`src/hdl/rsob_pkg.sv`:
```
// Shared types, constants and the divide-by-255 helper for the RGBA source-over blender.
`default_nettype none
package rsob_pkg;

    localparam logic [16:0] C_ONE_Q16  = 17'd65536;
    localparam logic [24:0] C_HALF_Q16 = 25'd32768;
    localparam logic [7:0]  C_MAX8     = 8'd255;
    localparam logic [15:0] C_RND      = 16'd127;
    localparam int          C_LATENCY  = 5;

    // Channel order in the packed arrays: 0 red, 1 green, 2 blue, 3 alpha.
    localparam int C_ALPHA = 3;

    typedef struct packed {
        logic [7:0]  paint_red;
        logic [7:0]  paint_green;
        logic [7:0]  paint_blue;
        logic [7:0]  paint_alpha;
        logic [16:0] paint_opacity;
        logic        paint_covered;
        logic [7:0]  dest_red;
        logic [7:0]  dest_green;
        logic [7:0]  dest_blue;
        logic [7:0]  dest_alpha;
    } t_item;

    // After the product stage.
    typedef struct packed {
        logic             valid;
        logic             wr;
        logic             lock;
        logic [7:0]       ea;
        logic [3:0][7:0]  dst;
        logic [2:0][15:0] m_src;
        logic [3:0][15:0] m_dst;
    } t_s2;

    // After the divide stage.
    typedef struct packed {
        logic             valid;
        logic             wr;
        logic             lock;
        logic [7:0]       ea;
        logic [3:0][7:0]  dst;
        logic [2:0][15:0] m_dst;
        logic [2:0][7:0]  q_src;
        logic [3:0][7:0]  q_dst;
    } t_s3;

    typedef struct packed {
        logic             valid;
        logic [3:0][7:0]  px;
        logic             wr;
    } t_res;

    // Rounded-in-advance floor(t / 255) for t < 65280: reciprocal estimate, then one
    // correction step (the estimate is never high and at most one low).
    function automatic logic [7:0] div255(input logic [15:0] t);
        logic [16:0] acc;
        logic [7:0]  q;
        logic [16:0] rem;
        acc = {1'b0, t} + {9'd0, t[15:8]};
        q   = acc[15:8];
        rem = {1'b0, t} - (({9'd0, q} << 8) - {9'd0, q});
        if (rem >= 17'd255) begin
            q = q + 8'd1;
        end
        return q;
    endfunction

endpackage
`default_nettype wire

```
`src/hdl/rsob_front.sv`:
```
// Opacity clamp, effective alpha and the first row of channel products.
`default_nettype none
module rsob_front (
    input  wire logic            i_clk,
    input  wire logic            i_rst_n,
    input  wire logic            i_start,
    input  wire logic            i_lock,
    input  wire rsob_pkg::t_item i_item,
    output rsob_pkg::t_s2        o_s2
);

    logic            r_v1;
    rsob_pkg::t_item r_item1;
    logic            r_lock1;
    logic [24:0]     r_prod1;

    logic [16:0]     n_opc;
    logic [24:0]     n_prod1;
    rsob_pkg::t_s2   n_s2;
    rsob_pkg::t_s2   r_s2;

    logic [24:0]     w_sum;
    logic [7:0]      w_ea;
    logic [7:0]      w_inv;
    logic [7:0]      w_mul;
    logic [2:0][7:0] w_src;

    always_comb begin
        n_opc   = (i_item.paint_opacity > rsob_pkg::C_ONE_Q16) ? rsob_pkg::C_ONE_Q16
                                                               : i_item.paint_opacity;
        n_prod1 = {17'd0, i_item.paint_alpha} * {8'd0, n_opc};
    end

    always_ff @(posedge i_clk) begin
        if (!i_rst_n) begin
            r_v1 <= 1'b0;
        end else begin
            r_v1 <= i_start;
        end
        r_item1 <= i_item;
        r_lock1 <= i_lock;
        r_prod1 <= n_prod1;
    end

    always_comb begin
        // product is at most 255 * 65536, so the rounded value fits bits 23:16
        w_sum = r_prod1 + rsob_pkg::C_HALF_Q16;
        w_ea  = w_sum[23:16];
        w_inv = rsob_pkg::C_MAX8 - w_ea;
        w_mul = r_lock1 ? r_item1.dest_alpha : w_ea;
        w_src = {r_item1.paint_blue, r_item1.paint_green, r_item1.paint_red};

        n_s2.valid = r_v1;
        n_s2.wr    = r_item1.paint_covered && (r_item1.paint_opacity != 17'd0)
                     && (r_item1.paint_alpha != 8'd0)
                     && (!r_lock1 || (r_item1.dest_alpha != 8'd0));
        n_s2.lock  = r_lock1;
        n_s2.ea    = w_ea;
        n_s2.dst   = {r_item1.dest_alpha, r_item1.dest_blue,
                      r_item1.dest_green, r_item1.dest_red};
        for (int i = 0; i < 3; i++) begin
            n_s2.m_src[i] = {8'd0, w_src[i]} * {8'd0, w_mul};
        end
        for (int i = 0; i < 4; i++) begin
            n_s2.m_dst[i] = {8'd0, n_s2.dst[i]} * {8'd0, w_inv};
        end
    end

    always_ff @(posedge i_clk) begin
        if (!i_rst_n) begin
            r_s2.valid <= 1'b0;
        end else begin
            r_s2.valid <= n_s2.valid;
        end
        r_s2.wr    <= n_s2.wr;
        r_s2.lock  <= n_s2.lock;
        r_s2.ea    <= n_s2.ea;
        r_s2.dst   <= n_s2.dst;
        r_s2.m_src <= n_s2.m_src;
        r_s2.m_dst <= n_s2.m_dst;
    end

    assign o_s2 = r_s2;

endmodule
`default_nettype wire

```
`src/hdl/rsob_div.sv`:
```
// Rounded divide-by-255 of every product, all channels in parallel.
`default_nettype none
module rsob_div (
    input  wire logic          i_clk,
    input  wire logic          i_rst_n,
    input  wire rsob_pkg::t_s2 i_s2,
    output rsob_pkg::t_s3      o_s3
);

    rsob_pkg::t_s3 n_s3;
    rsob_pkg::t_s3 r_s3;

    always_comb begin
        n_s3.valid = i_s2.valid;
        n_s3.wr    = i_s2.wr;
        n_s3.lock  = i_s2.lock;
        n_s3.ea    = i_s2.ea;
        n_s3.dst   = i_s2.dst;
        for (int i = 0; i < 3; i++) begin
            n_s3.m_dst[i] = i_s2.m_dst[i];
            n_s3.q_src[i] = rsob_pkg::div255(i_s2.m_src[i] + rsob_pkg::C_RND);
        end
        for (int i = 0; i < 4; i++) begin
            n_s3.q_dst[i] = rsob_pkg::div255(i_s2.m_dst[i] + rsob_pkg::C_RND);
        end
    end

    always_ff @(posedge i_clk) begin
        if (!i_rst_n) begin
            r_s3.valid <= 1'b0;
        end else begin
            r_s3.valid <= n_s3.valid;
        end
        r_s3.wr    <= n_s3.wr;
        r_s3.lock  <= n_s3.lock;
        r_s3.ea    <= n_s3.ea;
        r_s3.dst   <= n_s3.dst;
        r_s3.m_dst <= n_s3.m_dst;
        r_s3.q_src <= n_s3.q_src;
        r_s3.q_dst <= n_s3.q_dst;
    end

    assign o_s3 = r_s3;

endmodule
`default_nettype wire

```
`src/hdl/rsob_back.sv`:
```
// Composite or locked mix, final divide, skip pass-through and the output register.
`default_nettype none
module rsob_back (
    input  wire logic          i_clk,
    input  wire logic          i_rst_n,
    input  wire rsob_pkg::t_s3 i_s3,
    output rsob_pkg::t_res     o_res
);

    logic             r_v4;
    logic             r_wr4;
    logic             r_lock4;
    logic [3:0][7:0]  r_dst4;
    logic [2:0][15:0] r_w4;
    logic [7:0]       r_alpha4;

    logic [2:0][15:0] n_w4;
    logic [7:0]       n_alpha4;
    logic [8:0]       w_nsum;
    logic [8:0]       w_asum;
    logic [15:0]      w_lprod;

    rsob_pkg::t_res   n_res;
    rsob_pkg::t_res   r_res;

    always_comb begin
        for (int i = 0; i < 3; i++) begin
            w_nsum  = {1'b0, i_s3.q_src[i]} + {1'b0, i_s3.q_dst[i]};
            w_lprod = {8'd0, i_s3.q_src[i]} * {8'd0, i_s3.ea};
            if (i_s3.lock) begin
                // sum stays within 255 * 255 + 127, so no carry out of 16 bits
                n_w4[i] = w_lprod + i_s3.m_dst[i] + rsob_pkg::C_RND;
            end else begin
                n_w4[i] = w_nsum[8] ? {8'd0, rsob_pkg::C_MAX8} : {8'd0, w_nsum[7:0]};
            end
        end
        w_asum = {1'b0, i_s3.ea} + {1'b0, i_s3.q_dst[rsob_pkg::C_ALPHA]};
        if (i_s3.lock) begin
            n_alpha4 = i_s3.dst[rsob_pkg::C_ALPHA];
        end else begin
            n_alpha4 = w_asum[8] ? rsob_pkg::C_MAX8 : w_asum[7:0];
        end
    end

    always_ff @(posedge i_clk) begin
        if (!i_rst_n) begin
            r_v4 <= 1'b0;
        end else begin
            r_v4 <= i_s3.valid;
        end
        r_wr4    <= i_s3.wr;
        r_lock4  <= i_s3.lock;
        r_dst4   <= i_s3.dst;
        r_w4     <= n_w4;
        r_alpha4 <= n_alpha4;
    end

    always_comb begin
        n_res.valid = r_v4;
        n_res.wr    = r_wr4;
        if (!r_wr4) begin
            n_res.px = r_dst4;
        end else begin
            for (int i = 0; i < 3; i++) begin
                n_res.px[i] = r_lock4 ? rsob_pkg::div255(r_w4[i]) : r_w4[i][7:0];
            end
            n_res.px[rsob_pkg::C_ALPHA] = r_alpha4;
        end
    end

    always_ff @(posedge i_clk) begin
        if (!i_rst_n) begin
            r_res.valid <= 1'b0;
        end else begin
            r_res.valid <= n_res.valid;
        end
        r_res.px <= n_res.px;
        r_res.wr <= n_res.wr;
    end

    assign o_res = r_res;

endmodule
`default_nettype wire

```
`src/hdl/rgba_source_over_blender_unit.sv`:
```
// Top level of the RGBA8 source-over paint blender.
//
// Usage: present one paint/destination pixel with i_start high; busy never rises,
// so an item is taken on every cycle that start is high, one pixel per clock.
// Each item gives exactly one result, shown for one cycle with o_valid high.
// Each item passes through 5 register stages (alpha product, channel products,
// divide by 255, mix, final divide/output register) before o_valid rises.
// Results leave in the order items entered; the receiver cannot stall, so no
// back-pressure exists and the pipeline never holds.
// Configuration: i_cfg_we writes i_cfg_data into alpha_lock at the clock edge;
// write it only while no item is in flight. Each item carries the mode it
// entered with.
// Reset (i_rst_n low, synchronous) empties the pipeline and clears alpha_lock.
// Skipped pixels (no coverage, zero opacity or alpha, or a locked transparent
// destination) return the destination with o_was_written low.
`default_nettype none
module rgba_source_over_blender_unit (
    input  wire logic        i_clk,
    input  wire logic        i_rst_n,
    input  wire logic        i_start,
    output logic             o_busy,
    input  wire logic        i_cfg_we,
    input  wire logic        i_cfg_data,
    input  wire logic [7:0]  i_paint_red,
    input  wire logic [7:0]  i_paint_green,
    input  wire logic [7:0]  i_paint_blue,
    input  wire logic [7:0]  i_paint_alpha,
    input  wire logic [16:0] i_paint_opacity,
    input  wire logic        i_paint_covered,
    input  wire logic [7:0]  i_dest_red,
    input  wire logic [7:0]  i_dest_green,
    input  wire logic [7:0]  i_dest_blue,
    input  wire logic [7:0]  i_dest_alpha,
    output logic             o_valid,
    output logic [7:0]       o_out_red,
    output logic [7:0]       o_out_green,
    output logic [7:0]       o_out_blue,
    output logic [7:0]       o_out_alpha,
    output logic             o_was_written
);

    logic            r_alpha_lock;
    rsob_pkg::t_item w_item;
    rsob_pkg::t_s2   w_s2;
    rsob_pkg::t_s3   w_s3;
    rsob_pkg::t_res  w_res;

    always_ff @(posedge i_clk) begin
        if (!i_rst_n) begin
            r_alpha_lock <= 1'b0;
        end else if (i_cfg_we) begin
            r_alpha_lock <= i_cfg_data;
        end
    end

    always_comb begin
        w_item.paint_red     = i_paint_red;
        w_item.paint_green   = i_paint_green;
        w_item.paint_blue    = i_paint_blue;
        w_item.paint_alpha   = i_paint_alpha;
        w_item.paint_opacity = i_paint_opacity;
        w_item.paint_covered = i_paint_covered;
        w_item.dest_red      = i_dest_red;
        w_item.dest_green    = i_dest_green;
        w_item.dest_blue     = i_dest_blue;
        w_item.dest_alpha    = i_dest_alpha;
    end

    rsob_front u_front (
        .i_clk   (i_clk),
        .i_rst_n (i_rst_n),
        .i_start (i_start),
        .i_lock  (r_alpha_lock),
        .i_item  (w_item),
        .o_s2    (w_s2)
    );

    rsob_div u_div (
        .i_clk   (i_clk),
        .i_rst_n (i_rst_n),
        .i_s2    (w_s2),
        .o_s3    (w_s3)
    );

    rsob_back u_back (
        .i_clk   (i_clk),
        .i_rst_n (i_rst_n),
        .i_s3    (w_s3),
        .o_res   (w_res)
    );

    assign o_busy        = 1'b0;
    assign o_valid       = w_res.valid;
    assign o_out_red     = w_res.px[0];
    assign o_out_green   = w_res.px[1];
    assign o_out_blue    = w_res.px[2];
    assign o_out_alpha   = w_res.px[rsob_pkg::C_ALPHA];
    assign o_was_written = w_res.wr;

endmodule
`default_nettype wire

```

************

For every line above that includes the word "order", return the line.

• TASK SOLUTION:
    // Channel order in the packed arrays: 0 red, 1 green, 2 blue, 3 alpha.
// Results leave in the order items entered; the receiver cannot stall, so no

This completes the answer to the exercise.